I'm trying to use the prog-method, but it seems that my program and
swish have a different idea of what content-length means, and I keep
getting
"External program failed to return required headers.."
I redirected my progs output and it can be looked at in
http://www.valt.helsinki.fi/staff/harmo/in.txt
(or exactly same stuff in ..../in.exe if it easier do download in
binary form in case somebody is willing to test it on unix)
Reading that same file from stdin gives the following:
>type c:\x2\in.txt |swish-e -S prog -i stdin -v 3
Indexing Data Source: "External-Program"
Indexing "stdin"
http://www.valt.helsinki.fi/index.htm - Using DEFAULT (HTML2) parser -
(236 wo ds)
Warning: Unknown header line: ': Arial, Helvetica, sans-serif;' from
program stdin
Warning: Unknown header line: 'line-height: 14pt;' from program stdin
Warning: Unknown header line: '}' from program stdin
err: External program failed to return required headers Path-Name:
.
The process tried to write to a nonexistent pipe.
-----------
The "unknown header lines" are not very near the end of the content
where swish should be looking for the headers.
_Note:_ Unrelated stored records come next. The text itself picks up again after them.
File: config.mk
export PLATFORM = sky130hd
export DESIGN_NAME = riscv_sim_harness_ctrl
export DESIGN_NICKNAME = d
export VERILOG_FILES = /design/src/rtl/riscv_sim_harness_ctrl.sv
export SDC_FILE = /design/constraint.sdc
export NUM_CORES = 1
export LEC_CHECK = 0
export BUFFER_PORTS_ARGS = -buffer_cell sky130_fd_sc_hd__buf_4
export CORE_MARGIN = 5
export CORE_UTILIZATION = 48
export DETAILED_ROUTE_END_ITERATION = 12
export PLACE_DENSITY_LB_ADDON = 0.25
export SYNTH_ARGS = -nofsm -noshare
export SYNTH_HDL_FRONTEND = slang
export SYNTH_SLANG_ARGS = --single-unit
export TNS_END_PERCENT = 100
File: constraint.sdc
create_clock -name clk -period 3.8 [get_ports clk]
set_input_delay 0.57 -clock clk [delete_from_list [all_inputs] [get_ports clk]]
set_output_delay 0.57 -clock clk [all_outputs]
set_load 0.01 [all_outputs]
==> src/rtl/mips_run_ctrl.sv <==
// Run controller and result monitor for a simulated MIPS core: sequences core reset,
// counts RUN cycles and GPR writes, detects halt/timeout and freezes a write signature.
module mips_run_ctrl #(
    parameter int unsigned RESET_CYCLES = 5,
    parameter int unsigned MAX_CYCLES   = 2048,
    parameter logic [31:0] HALT_INSTR   = 32'h1000_ffff,
    parameter int unsigned HALT_STABLE  = 4,
    parameter int unsigned CNT_W        = 32,
    parameter logic [31:0] SIG_SEED     = 32'h0000_0000
) (
    input  logic             clk,
    input  logic             reset,
    input  logic [31:0]      pc,
    input  logic [31:0]      instr,
    input  logic             grf_we,
    input  logic [4:0]       grf_addr,
    input  logic [31:0]      grf_wdata,
    output logic             cpu_reset,
    output logic             running,
    output logic             done,
    output logic             halted,
    output logic             timeout,
    output logic [CNT_W-1:0] cycle_cnt,
    output logic [CNT_W-1:0] wr_cnt,
    output logic [31:0]      signature,
    output logic [31:0]      halt_pc
);

    typedef enum logic [1:0] {ST_HOLD, ST_RUN, ST_DONE} state_t;

    // A RESET_CYCLES of 0 still holds the core for one edge.
    localparam logic [31:0]      HOLD_LAST = (RESET_CYCLES == 0) ? 32'd0 : 32'(RESET_CYCLES - 1);
    localparam logic [CNT_W-1:0] CNT_MAX   = {CNT_W{1'b1}};
    localparam logic [CNT_W-1:0] CYC_LIMIT = CNT_W'(MAX_CYCLES);
    localparam logic [31:0]      STABLE_N  = 32'(HALT_STABLE);

    state_t           state_q, state_d;
    logic             cpu_reset_q, cpu_reset_d;
    logic             running_q, running_d;
    logic             done_q, done_d;
    logic             halted_q, halted_d;
    logic             timeout_q, timeout_d;
    logic [CNT_W-1:0] cycle_cnt_q, cycle_cnt_d;
    logic [CNT_W-1:0] wr_cnt_q, wr_cnt_d;
    logic [31:0]      signature_q, signature_d;
    logic [31:0]      halt_pc_q, halt_pc_d;
    logic [31:0]      hold_q, hold_d;
    logic [31:0]      stable_q, stable_d;
    logic [31:0]      pc_prev_q, pc_prev_d;
    logic             prev_valid_q, prev_valid_d;
    logic             halt_hit;

    always_comb begin
        // NOTE: every _d defaults to its _q first so no path through the case infers a latch.
        state_d      = state_q;
        cpu_reset_d  = cpu_reset_q;
        running_d    = running_q;
        done_d       = done_q;
        halted_d     = halted_q;
        timeout_d    = timeout_q;
        cycle_cnt_d  = cycle_cnt_q;
        wr_cnt_d     = wr_cnt_q;
        signature_d  = signature_q;
        halt_pc_d    = halt_pc_q;
        hold_d       = hold_q;
        stable_d     = stable_q;
        pc_prev_d    = pc_prev_q;
        prev_valid_d = prev_valid_q;
        halt_hit     = 1'b0;

        case (state_q)
            ST_HOLD: begin
                hold_d = hold_q + 32'd1;
                if (hold_q == HOLD_LAST) begin
                    state_d     = ST_RUN;
                    cpu_reset_d = 1'b0;
                    running_d   = 1'b1;
                end
            end
            ST_RUN: begin
                if (cycle_cnt_q != CNT_MAX) cycle_cnt_d = cycle_cnt_q + 1'b1;
                if (grf_we && grf_addr != 5'd0) begin
                    if (wr_cnt_q != CNT_MAX) wr_cnt_d = wr_cnt_q + 1'b1;
                    signature_d = {signature_q[30:0], signature_q[31]} ^ grf_wdata ^ {27'b0, grf_addr};
                end
                if (prev_valid_q && pc == pc_prev_q) begin
                    if (stable_q != 32'hffff_ffff) stable_d = stable_q + 32'd1;
                end else begin
                    stable_d = 32'd0;
                end
                pc_prev_d    = pc;
                prev_valid_d = 1'b1;

                // Halt takes priority over a timeout landing on the same edge.
                halt_hit = (instr == HALT_INSTR) || (HALT_STABLE != 0 && stable_d == STABLE_N);
                if (halt_hit || cycle_cnt_d == CYC_LIMIT) begin
                    state_d     = ST_DONE;
                    cpu_reset_d = 1'b1;
                    running_d   = 1'b0;
                    done_d      = 1'b1;
                    if (halt_hit) begin
                        halted_d  = 1'b1;
                        halt_pc_d = pc;
                    end else begin
                        timeout_d = 1'b1;
                    end
                end
            end
            ST_DONE: ;
            default: state_d = ST_HOLD;
        endcase
    end

    // NOTE: sequential state uses non-blocking assignments only, so every flop sees pre-edge values.
    always_ff @(posedge clk or negedge reset) begin
        if (!reset) begin
            state_q      <= ST_HOLD;
            cpu_reset_q  <= 1'b1;
            running_q    <= 1'b0;
            done_q       <= 1'b0;
            halted_q     <= 1'b0;
            timeout_q    <= 1'b0;
            cycle_cnt_q  <= '0;
            wr_cnt_q     <= '0;
            signature_q  <= SIG_SEED;
            halt_pc_q    <= 32'd0;
            hold_q       <= 32'd0;
            stable_q     <= 32'd0;
            pc_prev_q    <= 32'd0;
            prev_valid_q <= 1'b0;
        end else begin
            state_q      <= state_d;
            cpu_reset_q  <= cpu_reset_d;
            running_q    <= running_d;
            done_q       <= done_d;
            halted_q     <= halted_d;
            timeout_q    <= timeout_d;
            cycle_cnt_q  <= cycle_cnt_d;
            wr_cnt_q     <= wr_cnt_d;
            signature_q  <= signature_d;
            halt_pc_q    <= halt_pc_d;
            hold_q       <= hold_d;
            stable_q     <= stable_d;
            pc_prev_q    <= pc_prev_d;
            prev_valid_q <= prev_valid_d;
        end
    end

    assign cpu_reset = cpu_reset_q;
    assign running   = running_q;
    assign done      = done_q;
    assign halted    = halted_q;
    assign timeout   = timeout_q;
    assign cycle_cnt = cycle_cnt_q;
    assign wr_cnt    = wr_cnt_q;
    assign signature = signature_q;
    assign halt_pc   = halt_pc_q;

endmodule

==> config.mk <==
export PLATFORM = sky130hd
export DESIGN_NAME = mips_run_ctrl
export DESIGN_NICKNAME = d
export VERILOG_FILES = /design/src/rtl/mips_run_ctrl.sv
export SDC_FILE = /design/constraint.sdc
export NUM_CORES = 1
export LEC_CHECK = 0
export CORE_ASPECT_RATIO = 0.8
export CORE_UTILIZATION = 55
export CTS_BUF_LIST = sky130_fd_sc_hd__clkbuf_4
export CTS_CLUSTER_DIAMETER = 120
export DETAILED_ROUTE_END_ITERATION = 8
export DONT_BUFFER_PORTS = 1
export GPL_TIMING_DRIVEN = 0
export MAX_ROUTING_LAYER = met4
export PLACE_DENSITY = 0.84
export SLEW_MARGIN = 0
export SYNTH_ARGS = -nofsm -noshare
export SYNTH_HDL_FRONTEND = slang
export SYNTH_SLANG_ARGS = --single-unit
==> constraint.sdc <==
create_clock -name clk -period 3 [get_ports clk]
set_input_delay 0.15 -clock clk [delete_from_list [all_inputs] [get_ports clk]]
set_output_delay 0.15 -clock clk [all_outputs]
set_load 0.05 [all_outputs]
-- Word level (Yosys, flattened, before mapping)
Index checks and enable logic that the tools add are counted.
W data, S select, Z words.
- output and inout bits: 133
- register bits after elaboration: 232
- input port bits: 104
- logic and storage cells: 62
- bitwise logic cells: 4
- mux-type cells: 14
- reduce and logical (&&, ||, !) cells: 14
- equality and inequality tests: 12
- add/subtract/negate cells: 4
- operators with widths (kind ; count):
    $mux W32 ; 5
    $add A32 B1 Y32 const B ; 4
    $ne A32 B32 Y1 const B ; 3
    $eq A32 B3 Y1 const B ; 2
    $eq A32 B12 Y1 const B ; 1
    $eq A32 B29 Y1 const B ; 1
    $eq A32 B32 Y1 ; 1
    $xor A32 B32 Y32 ; 1
    $xor A32 B5 Y32 ; 1
    $reduce_and A3 Y1 ; 5
    $pmux W2 S3 ; 1
    $reduce_bool A5 Y1 ; 1
    $mux W1 ; 4
    $mux W2 ; 2
    $ne A2 B2 Y1 const B ; 2
    $pmux W1 S2 ; 2
    $reduce_and A2 Y1 ; 2
    $eq A2 B1 Y1 const B ; 1
    $eq A2 B2 Y1 const B ; 1
    $logic_and A1 B1 Y1 ; 2
    $logic_not A2 Y1 ; 1
    $logic_or A1 B1 Y1 ; 2
    $not A1 Y1 ; 2
    $reduce_bool A2 Y1 ; 1

-- Logic depth before layout (Yosys ltp)
- word-level depth: 9
- depth in mapped cells: 13

-- Least setup slack after synthesis
OpenSTA, ideal clock, no wires.
- path type: register -> register
- start: reg cycle_cnt_q[0], in the netlist cycle_cnt[0]
- end: reg running_q, in the netlist running
- cell stages (with the launch flop): 10
- path buffers: 0
- required time: 2.870 ns
- setup slack: -0.513 ns
- library setup time: 0.130 ns
- arrival: 3.383 ns
- cells stage by stage: dfrtp_1 -> ha_1 -> nand3_2 -> nor3_2 -> nand3_2 -> mux2_1 -> or4_1 -> or4_4 -> o41ai_2 -> o21ai_1
- word-level cells in the longest chain between the ends: 7
- elaborated cells between the ends (all ways): 8
- ends and longest elaborated chain (what ; RTL line ; source):
    from (decl) ; 43 ; logic [CNT_W-1:0] cycle_cnt_q, cycle_cnt_d;
    from (signal assigned) ; 138 ; cycle_cnt_q <= cycle_cnt_d;
    $add A32 B1 Y32 / $ne A32 B32 Y1 (equally long branches) ; 81 ; if (cycle_cnt_q != CNT_MAX) cycle_cnt_d = cycle_cnt_q + 1'b1;
    $mux W32 * ; 81 ;
    $mux W32 * ; 71 ; case (state_q)
    $eq A32 B12 Y1 * ; 96 ; if (halt_hit || cycle_cnt_d == CYC_LIMIT) begin
    $logic_or A1 B1 Y1 * ; 96 ;
    $ne A2 B2 Y1 (no source line) * ; -- ;
    $reduce_and A3 Y1 (no source line) * ; -- ;
    to (signal assigned) ; 134 ; running_q <= running_d;
    to (decl) ; 39 ; logic running_q, running_d;
Mark *: on every way between the ends. The rest lies on a longest branch, timed or not. The select of a mux whose other input is x is not followed.
A chain may end at the register's enable or synchronous reset.

-- Worst setup path in the final report
- start: reg stable_q[23]
- end: reg halt_pc_q[25], in the netlist halt_pc[25]
- word-level cells in the longest chain between the ends: 8
- elaborated cells between the ends (all ways): 9
- ends and longest elaborated chain (what ; RTL line ; source):
    from (decl) ; 48 ; logic [31:0] stable_q, stable_d;
    from (signal assigned) ; 143 ; stable_q <= stable_d;
    $add A32 B1 Y32 / $ne A32 B32 Y1 (equally long branches) ; 87 ; if (stable_q != 32'hffff_ffff) stable_d = stable_q + 32'd1;
    $mux W32 * ; 87 ;
    $mux W32 * ; 86 ; if (prev_valid_q && pc == pc_prev_q) begin
    $mux W32 * ; 71 ;
    $eq A32 B3 Y1 * ; 95 ; halt_hit = (instr == HALT_INSTR) || (HALT_STABLE != 0 && stable_d == STABLE_N);
    $logic_or A1 B1 Y1 * ; 95 ;
    $logic_or A1 B1 Y1 ; 96 ;
    $reduce_and A3 Y1 (no source line) * ; -- ;
    to (signal assigned) ; 141 ; halt_pc_q <= halt_pc_d;
    to (decl) ; 46 ; logic [31:0] halt_pc_q, halt_pc_d;
Marked as above.

==> metrics.cfg <==
[timing]
max_freq_mhz=289
fin_skew_ns=0.0823
max-slew-margin-rel_pct=34.2
fin_ws_ns=-0.456
period_minus_slack_ns=3.46
setup_viol_count_final=39
grt_setup_unrepaired=yes
slew_viol_final=0
hold_viol_final=232
worst_slew_pin_slew_ns=0.984
fin_crit_sh_pct=115
fin_worst_hold_slack_ns=-0.825

[floorplanning]
core_sq_um=22400
die_h_um=137
initial_utilization_pct=55.9
die_w_um=171
ioPinCount=237
die_area_sq_um=23400
rows=49

[critical_path]
endpoint_kind=flop
cp_num_buf_inv=6
start_kind=flop
worstPathMaxFanout=8
cp_slowest_stage_delay_ns=0.45
critPathRequiredTime_ns=3.60
arrival_ns=4.05
cp_slowest_cell=a2111oi_4
critPathKind=reg -> reg
critical_path.cell_chain=clkbuf_8, nand4_1, buf_4, nor3_4, buf_4, buf_6, a31oi_4, nand4_1, a2111oi_4, nand4b_1, o21ai_4, nand2_4, buf_6, buf_12, mux2_4
critical-path-top-delay-family=buffers and inverters

[synth]
synth_area_leaders=dfrtp_1, xnor2_1, nand2_1
synth_edf_count=0
avgSynthCellArea_sq_um=9.69
ys_ff_latch=232
synth_commonest_cells=dfrtp_1, nand2_1, xnor2_1
synth_cell_type_count=85
yosys_warnings=0
synth_largest_area_cell=dfrtp_1
syn_nets=1403
syn-cell-area_sq_um=12500
async_flop_share_pct=100
synth_top_area_share_pct=46.1
synth.yosys.seq_area_share_pct=46.3
ys.flop_type=dfrtp_1
synthCells=1294
synthMostInstantiatedCell=dfrtp_1

[place]
io_buffers=0
dpl.hpwl_um=24000
dpl.cell_count=1600
routabilityCongestion=1.00
dp_slack_ns=-0.894

[cts]
numCtsBuffers=56
clk_path_buf_depth=3
cts-root-buf=clkbuf_4
numClockSinks=232
clock_latency_ns=0.72
htree_levels=2
clkTransAtPathRegs_ns=0.08
cts_tree=yes
hold_buffers=69

[power_and_ir_drop]
leakagePower_nw=6.98
ir_drop_mv=0.587
p_per_area_nw_per_um2=464
finalPower_mw=7.31

[grt]
grt_max_degree=233
grt_pass1_wl_um=63800
grt_overflow_total=0
antenna_found_initial=1
first_global_vias=11700
grt_use_total_pct=36.6

[finish]
finalNetCount=1600
instances_no_fill=1844
drive_gt1_share_pct=24.3
area_growth_pct=25.5

[route]
drc=0
dr.pass1.iters=8
route.vias.total=11700
drtIter0Drc=1359
post_drt_via_cell_ratio=6.35
wl_per_cell_um=22.3
wl_um=41100
ant_nets=0

[run]
cap_violations=0

[min_path]
min_path_type=in -> async

[status]
status=finished with violations
violations=negative hold slack, negative setup slack

==> final cells by class <==
type,instances,area (sq um)
Multi-Input combinational cell,994,6940
Fill cell,1512,6700
Sequential cell,232,5900
Timing Repair Buffer,140,1340
Clock buffer,73,548
Buffer,51,424
Tap cell,306,383
Clock inverter,31,138
Inverter,16,60.1
Antenna cell,1,2.50
==> registers in the layout, indices dropped and copies added (netlist names) <==
name          cells
cpu_reset         1
cycle_cnt        32
done              1
halt_pc          32
halted            1
hold_q           32
pc_prev_q        32
prev_valid_q      1
running           1
signature        32
stable_q         32
state_q           2
timeout           1
wr_cnt           32
==> final timing paths <==
| path | startpoint | end | slack, ns | cells after the start |
|---|---|---|---|---|
| max | stable_q[23] | halt_pc[25] | -0.46 | 15 |
| min | reset | cycle_cnt[7] | -0.82 | 0 |
| max reg2reg | stable_q[23] | halt_pc[25] | -0.46 | 15 |
| min reg2reg | hold_q[2] | hold_q[2] | 0.48 | 1 |
| max in group asynchronous | reset | wr_cnt[6] | 3.21 | 0 |
| min in group clk | grf_we | wr_cnt[6] | 0.04 | 4 |
==> layout by cell type, fill, tap and decap left out, types with 22 or more instances in the layout <==
cell type and count:
and3_1 29, xor2_1 40, nand3_1 55, xnor2_1 130, dfrtp_1 178, mux2_4 31, clkbuf_1 22, nor2_1 69
buf_4 62, dlygate4sd3_1 69, clkbuf_4 75, a21oi_1 22, o21ai_0 74, nand4_1 54, dfrtp_2 44, nand2_1 227
==> routing by layer <==
| layer | global-route usage (%) | routed length (um) | vias to the layer above |
|---|---|---|---|
| met5 | - | 0 | - |
| met4 | 17.6 | 2080 | 0 |
| met1 | 45.2 | 15400 | 5635 |
| met2 | 55.3 | 18700 | 853 |
| met3 | 10.6 | 4920 | 201 |
| li1 | - | - | 5017 |
==> stage by stage <==
stage / area [sq um] / TNS (ns) / util (%)
after global placement: 13100 / -32.73 / 58.5
after floorplan: 12700 / -0.254 / -
after detailed placement: 13100 / -31.62 / 58.5
after CTS: 15400 / -10.18 / 68.8
final: 15700 / -15.47 / 70.1
after global routing: 15700 / -18.09 / 70.1
==> what timing repair did <==
item / CTS / global route
setup endpoints to repair: 53 / 72
hold endpoints to repair: 329 / 232
cloned: 3 / 0
gates resized for setup: 105 / 44
setup buffers: 53 / 15
pin swaps: 33 / 25
==> power breakdown <==
group          switching (mW)  internal (mW)  leakage [nW]
combinational           0.289          0.307          3.62
sequential              0.852           3.29          2.95
clock                    1.40           1.16         0.411
==> kinds of logic after synthesis <==
| family | Yosys count | synth area share (%) |
|---|---|---|
| AOI/OAI and AO/OA | 175 | 8.92 |
| xor gates and xnor gates | 174 | 12.2 |
| adders and majority gates | 5 | 0.499 |
| buffers and inverters | 68 | 2.89 |
| DFF | 232 | 46.3 |
| muxes | 42 | 4.44 |
| and+or+nand+nor | 598 | 24.8 |
Power figures use the tool's default switching activity.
I am using #10 for line-separator between headers and headers and
data (using #13#10 does not change the behaviour greatly).
I've checked the lengths of text between the headers, and they seem
right (+-1 as I'm not sure about crlf-business, and whether the empty
line separating headers from data is counted or not - but I've tested
it with substracting or adding 1 for content length). Could be that
the error is +-2 or more, but the messages above seems to indicate
that swish thinks I'm not even near the mark (it seems to read about
100 chars more than given by content-length).
I'm using version 2.4.0.
I need a prog of my own as I'm trying to index xml-files, but return
the url of a generated html-file (to get the address of which I need
a special program).
I suspect something win-specific, maybe something to do with
linefeeds.
-Timo
P.S sorry if this comes in duplicate, my first try seemed to fail
Received on Wed Oct 13 21:36:20 2004